Title: Pewit Flycatcher
Artist: John James Audubon
Volume: 2
Plate: 120
Repository: Lilly Library
Institution: Indiana University
Copyright: Courtesy, The Lilly Library, Indiana University, Bloomington, Indiana
Category: Gleaners of Forest and Meadow
IIIF Manifest:

Pewit Flycatcher (Muscicapa Fusca, Gmel.), Volume 2, Plate 120

Painted in Louisiana in 1825.

This is the species Audubon used for the first-ever bird banding experiment. In 1803, while living on his father’s property Mill Grove in Pennsylvania, he found Eastern Phoebes nesting in a cave. As he described the encounter, he became friends with the normally shy birds. In his essay, he praised them for the model of “parental affection” they exhibited. In reality, it was their obvious affection for him that deeply affected him-a kind of reflection of the love he felt for Lucy Bakewell, his future wife, and the hope he was beginning to harbor for the creation of his own family. Audubon tied silver threads to the legs of young phoebes, and the following spring his delight knew no bounds when he caught two birds with the threads still on their legs-a kind of ornithological umbilical cord, literally linking him to the birds that he felt had become an intimate part of his life.

From John James Audubon’s Ornithological Biography

Several days in succession I went to the spot, and saw with pleasure that as my visits increased in frequency, the birds became more familiarized to me, and, before a week had elapsed, the Pewees and myself were quite on terms of intimacy.
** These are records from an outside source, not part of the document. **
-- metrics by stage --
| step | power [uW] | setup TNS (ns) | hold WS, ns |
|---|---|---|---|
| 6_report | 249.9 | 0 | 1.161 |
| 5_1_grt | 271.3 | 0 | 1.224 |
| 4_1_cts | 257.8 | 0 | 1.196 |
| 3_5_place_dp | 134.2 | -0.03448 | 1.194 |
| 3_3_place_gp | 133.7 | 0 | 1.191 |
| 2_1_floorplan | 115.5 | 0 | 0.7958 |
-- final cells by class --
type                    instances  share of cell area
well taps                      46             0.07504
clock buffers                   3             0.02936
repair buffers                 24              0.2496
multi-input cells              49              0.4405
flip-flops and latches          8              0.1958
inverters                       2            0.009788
==> /design/flow/design.v <==
`timescale 1ns / 1ps
module avgpoolmodule(
	input Clock,
	input [31:0] Input_Value_1,
   input [31:0] Input_Value_2,
   input [31:0] Input_Value_3,
   input [31:0] Input_Value_4,
   output reg [31:0] Output_Value
   );
	initial begin
		Output_Value <= 0;
	end
	wire [31:0] Output;
	assign Output = Input_Value_1 + Input_Value_2 + Input_Value_3 + Input_Value_4;
	always @ (posedge Clock)
	begin
		Output_Value <= Output / 4;
	end
endmodule
==> /design/flow/run.sh <==
#!/bin/bash
# OpenROAD 26Q1-2900-gdf79404cd8, Yosys 0.63+post, stock flow scripts
make -C /OpenROAD-flow-scripts/flow DESIGN_CONFIG=/design/flow/config.mk WORK_HOME=/design/flow/orfs finish
==> /design/flow/config.mk <==
export PLATFORM = sky130hd
export DESIGN_NAME = avgpoolmodule
export DESIGN_NICKNAME = avgpoolmodule
export VERILOG_FILES = /design/flow/design.v
export SDC_FILE = /design/flow/constraint.sdc
export NUM_CORES = 4
export LEC_CHECK = 1
export CORE_UTILIZATION = 30
==> /design/flow/constraint.sdc <==
current_design avgpoolmodule

set clk_period 15.4
set clk_io_pct 0.2

create_clock -name clk0 -period $clk_period [get_ports {Clock}]

set non_clock_inputs [all_inputs -no_clocks]
set_input_delay [expr $clk_period * $clk_io_pct] -clock clk0 $non_clock_inputs
set_output_delay [expr $clk_period * $clk_io_pct] -clock clk0 [all_outputs]
==> results.py <==
# Synthesis and PnR figures
metrics = {
    "synth": {
        "yosys.area.top_type": "fa_1",
        "yosys.cell_types.count": 56,
        "syn_area_mm2": 0.00417,
        "synth.ff_latch_count": 30,
        "synth-main-ff-cell": "dfxtp_1",
        "yosys_warnings": 1,
        "top_cells_by_area": "fa_1 30%, inv_1 17%, dfxtp_1 14%",
        "ys_seq_share_pct": 14.4,
        "syn-instance-count": 499,
        "yosysChipArea_mm2": 0.00417,
        "yosysCellCount": 499,
        "yosysTopAreaCellShare_pct": 29.8,
        "edf_count": 0,
        "syn_avg_cell_area_um2": 8.35,
        "synthArstFlopShare_pct": 0,
    },
    "flow_run": {
        "tool_warnings": 25,
        "maxCapViolCount": 0,
    },
    "cells_and_area": {
        "largest_reg_flops": 30,
        "final_cell_mix": "186 x inv_1, 158 x clkdlybuf4s50_1, 62 x fa_1, 30 x dfxtp_1",
        "syn_to_final_growth_pct": 45.5,
        "regMostFlops": "Output_Value",
        "drive_gt1_share_pct": 3.19,
        "postLayoutCellArea_mm2": 0.00607,
        "fill_cells": 1297,
        "final_common_cell": "inv_1",
        "reg_top3": "Output_Value (30)",
    },
    "route": {
        "drc": 0,
        "via_count": 3532,
        "diodes": 0,
        "wl_per_cell_um": 10.3,
        "drt_first_pass_iters": 4,
        "drt_iter0_drc": 98,
        "finalWirelength_um": 8600,
        "postRouteAntennaNets": 0,
        "vias_per_cell": 4.24,
    },
    "worst_setup_path": {
        "path_common_cell": "fa_1",
        "endpoint_kind": "flop",
        "cp_slowest_cell": "fa_1",
        "cp.arrival_ps": 6880,
        "slowest_delay_ps": 530,
        "crit_required_ps": 15560,
        "path_cells": "clkdlybuf4s50_1, inv_1, fa_1, inv_1, fa_1, and3b_1, fa_1, a21o_2, a221o_1, a211oi_2, o211ai_2, and2_4, nor4bb_1, a311o_1",
        "path_class": "input pin to flop",
        "critPathBufInv": 3,
        "crit_family": "AND-OR/OR-AND gates",
        "cp-start-kind": "input pin",
        "crit_fanout": 4,
    },
    "grt": {
        "grt_max_degree": 10,
        "antenna_found_initial": 0,
        "grt_pass1_wl_um": 15000,
        "overflow": 0,
        "grt_usage_pct": 13.0,
        "grt_pass1_vias": 3499,
    },
    "die": {
        "die_h_um": 120,
        "coreArea_mm2": 0.0134,
        "ios": 161,
        "fp_util_pct": 31.1,
        "die_w_um": 120,
        "die_area_mm2": 0.0144,
        "rows": 42,
    },
    "clock_network": {
        "cts.reportedPaths.clkPinSlew_ps": 50,
        "htree_levels": 2,
        "cts_resized": 0,
        "cts-buffers-inserted": 5,
        "clk_path_buf_depth": 2,
        "post-cts-setup-buffers": 0,
        "cts_tree": "done",
        "clock_sinks": 30,
        "cts-root-buf": "clkbuf_16",
        "ctsHoldBuffers": 0,
    },
    "power": {
        "total_power_w": 0.000693,
        "peakVddDrop_uv": 51.5,
        "p_per_area_mw_per_mm2": 114,
        "power.leakage_nw": 3.13,
    },
    "placement": {
        "io_buffers": 158,
        "placed_area_mm2": 0.00593,
        "pre_cts_slack_ps": 8380,
        "dp_hpwl_um": 7810,
        "finalWeightedCongestion": 0.839,
    },
    "timing": {
        "rsz0062_at_grt": "false",
        "finalSetupTns_ps": 0,
        "finalCritPeriodShare_pct": 43.6,
        "period_minus_slack_ps": 6720,
        "slew_violations": 0,
        "fmax_mhz": 149,
        "relSlewSlack_pct": 61.5,
        "final-setup-viol-count": 0,
        "worstMarginPinSlew_ps": 570,
        "timing.final.ws_setup_ps": 8680,
        "hold_violations": 0,
    },
    "hold_path": {
        "whs_path_depth": 3,
        "min_to": "Output_Value[0]$_DFF_P_",
        "worst_hold_startpoint": "Input_Value_4[0]",
        "hp-class": "input pin to flop",
    },
    "run_status": {
        "status": "completed",
    },
}
how the worst max path moves through the flow:
stage     depth (start not counted)                       end              from
6_report                         14  Output_Value[25]$_DFF_P_  Input_Value_1[1]
5_1_grt                          14  Output_Value[29]$_DFF_P_  Input_Value_1[1]
4_1_cts                          14  Output_Value[25]$_DFF_P_  Input_Value_1[1]
area by class of cell:
class / instances / area [um^2] / area share, %
clock buffers: 5 / 125 / 2.06
clock inverters: 2 / 10.0 / 0.165
inverters: 186 / 698 / 11.5
multi-input cells: 277 / 2830 / 46.7
flip-flops and latches: 30 / 601 / 9.90
well taps: 176 / 220 / 3.63
repair buffers: 158 / 1580 / 26.1
cells in the mapped netlist (2+ instances only):
cell type and instances:
o22ai_1 3, o211ai_1 2, a31oi_1 3, nand3_1 4, fa_1 62, inv_1 186, a31o_2 2, clkbuf_1 3
mux2i_1 2, ha_1 29, a211o_1 2, o21ai_2 2, xor2_1 8, o21bai_1 2, a21o_2 2, xnor2_1 22
nand2_1 19, and2_1 2, a211oi_2 2, a21oi_1 29, o21ai_0 13, and3b_1 2, a21o_1 12, nor2_1 14
a221o_1 2, o21a_1 4, dfxtp_1 30, a211oi_1 2, and3_1 6, buf_4 2
through the flow:
step | utilization, % | hold slack, ps | cells
after floorplan | - | 3340 | 500
after global placement | 44.3 | 3750 | 827
after detailed placement | 44.3 | 3750 | 827
after CTS | 45.3 | 3680 | 834
after global routing | 45.3 | 3730 | 834
final | 45.3 | 3680 | 834
kinds of logic (layout without fill, tap and decap cells):
family / Yosys count / after routing / synth area share (%)
simple gates: 58 / 58 / 6.97
buf+inv: 193 / 351 / 17.8
other cells: 1 / 2 / 0.0900
fa+ha+maj: 91 / 91 / 38.5
compound gates: 94 / 94 / 15.5
xor+xnor: 30 / 30 / 6.30
flops: 30 / 30 / 14.4
mux: 2 / 2 / 0.480
power breakdown:
group / leakage, nW / switching, W / internal, W
registers: 0.253 / 0.0000106 / 0.000123
logic: 2.80 / 0.000217 / 0.000253
clock network: 0.0694 / 0.0000316 / 0.0000581
total: 3.13 / 0.000259 / 0.000434
routing by layer:
metal	wire, um	vias to the layer above	track usage (%)
met5	0	-	0
met4	165	0	2.34
met3	472	8	2.04
met2	4200	94	22.3
met1	3760	1616	18.0
li1	-	1814	-
Power and IR drop assume default switching activity.
## flow/run.sh

```bash
#!/bin/bash
# OpenROAD 26Q1-2900-gdf79404cd8, Yosys 0.63+post, stock flow scripts
make -C /OpenROAD-flow-scripts/flow DESIGN_CONFIG=/design/flow/config.mk WORK_HOME=/design/flow/orfs finish
```

## flow/config.mk

```make
export PLATFORM = sky130hd
export DESIGN_NAME = maxpoolmodule
export DESIGN_NICKNAME = maxpoolmodule
export VERILOG_FILES = /design/flow/design.v
export SDC_FILE = /design/flow/constraint.sdc
export NUM_CORES = 4
export LEC_CHECK = 1
export CORE_UTILIZATION = 40
```

## flow/constraint.sdc

```tcl
current_design maxpoolmodule

set clk_period 5.1
set clk_io_pct 0.2

create_clock -name clk0 -period $clk_period [get_ports {Clock}]

set non_clock_inputs [all_inputs -no_clocks]
set_input_delay [expr $clk_period * $clk_io_pct] -clock clk0 $non_clock_inputs
set_output_delay [expr $clk_period * $clk_io_pct] -clock clk0 [all_outputs]
```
It was now the 10th of April; the spring was forward that season, no more snow was to be seen, Redwings and Grackles were to be found here and there. The Pewees, I observed, began working at their old nest. Desirous of judging for myself, and anxious to enjoy the company of this friendly pair, I determined to spend the greater part of each day in the cave. My presence no longer alarmed either of them. They brought a few fresh materials, lined the nest anew, and rendered it warm by adding a few large soft feathers of the common goose, which they found strewn along the edge of the water in the creek. There was a remarkable and curious twittering in their note while both sat on the edge of the nest at those meetings, and which is never heard on any other occasion. It was the soft, tender expression, I thought, of the pleasure they both appeared to anticipate of the future. Their mutual caresses, simple as they might have seemed to another, and the delicate manner used by the male to please his mate, rivetted my eyes on these birds, and excited sensations which I can never forget.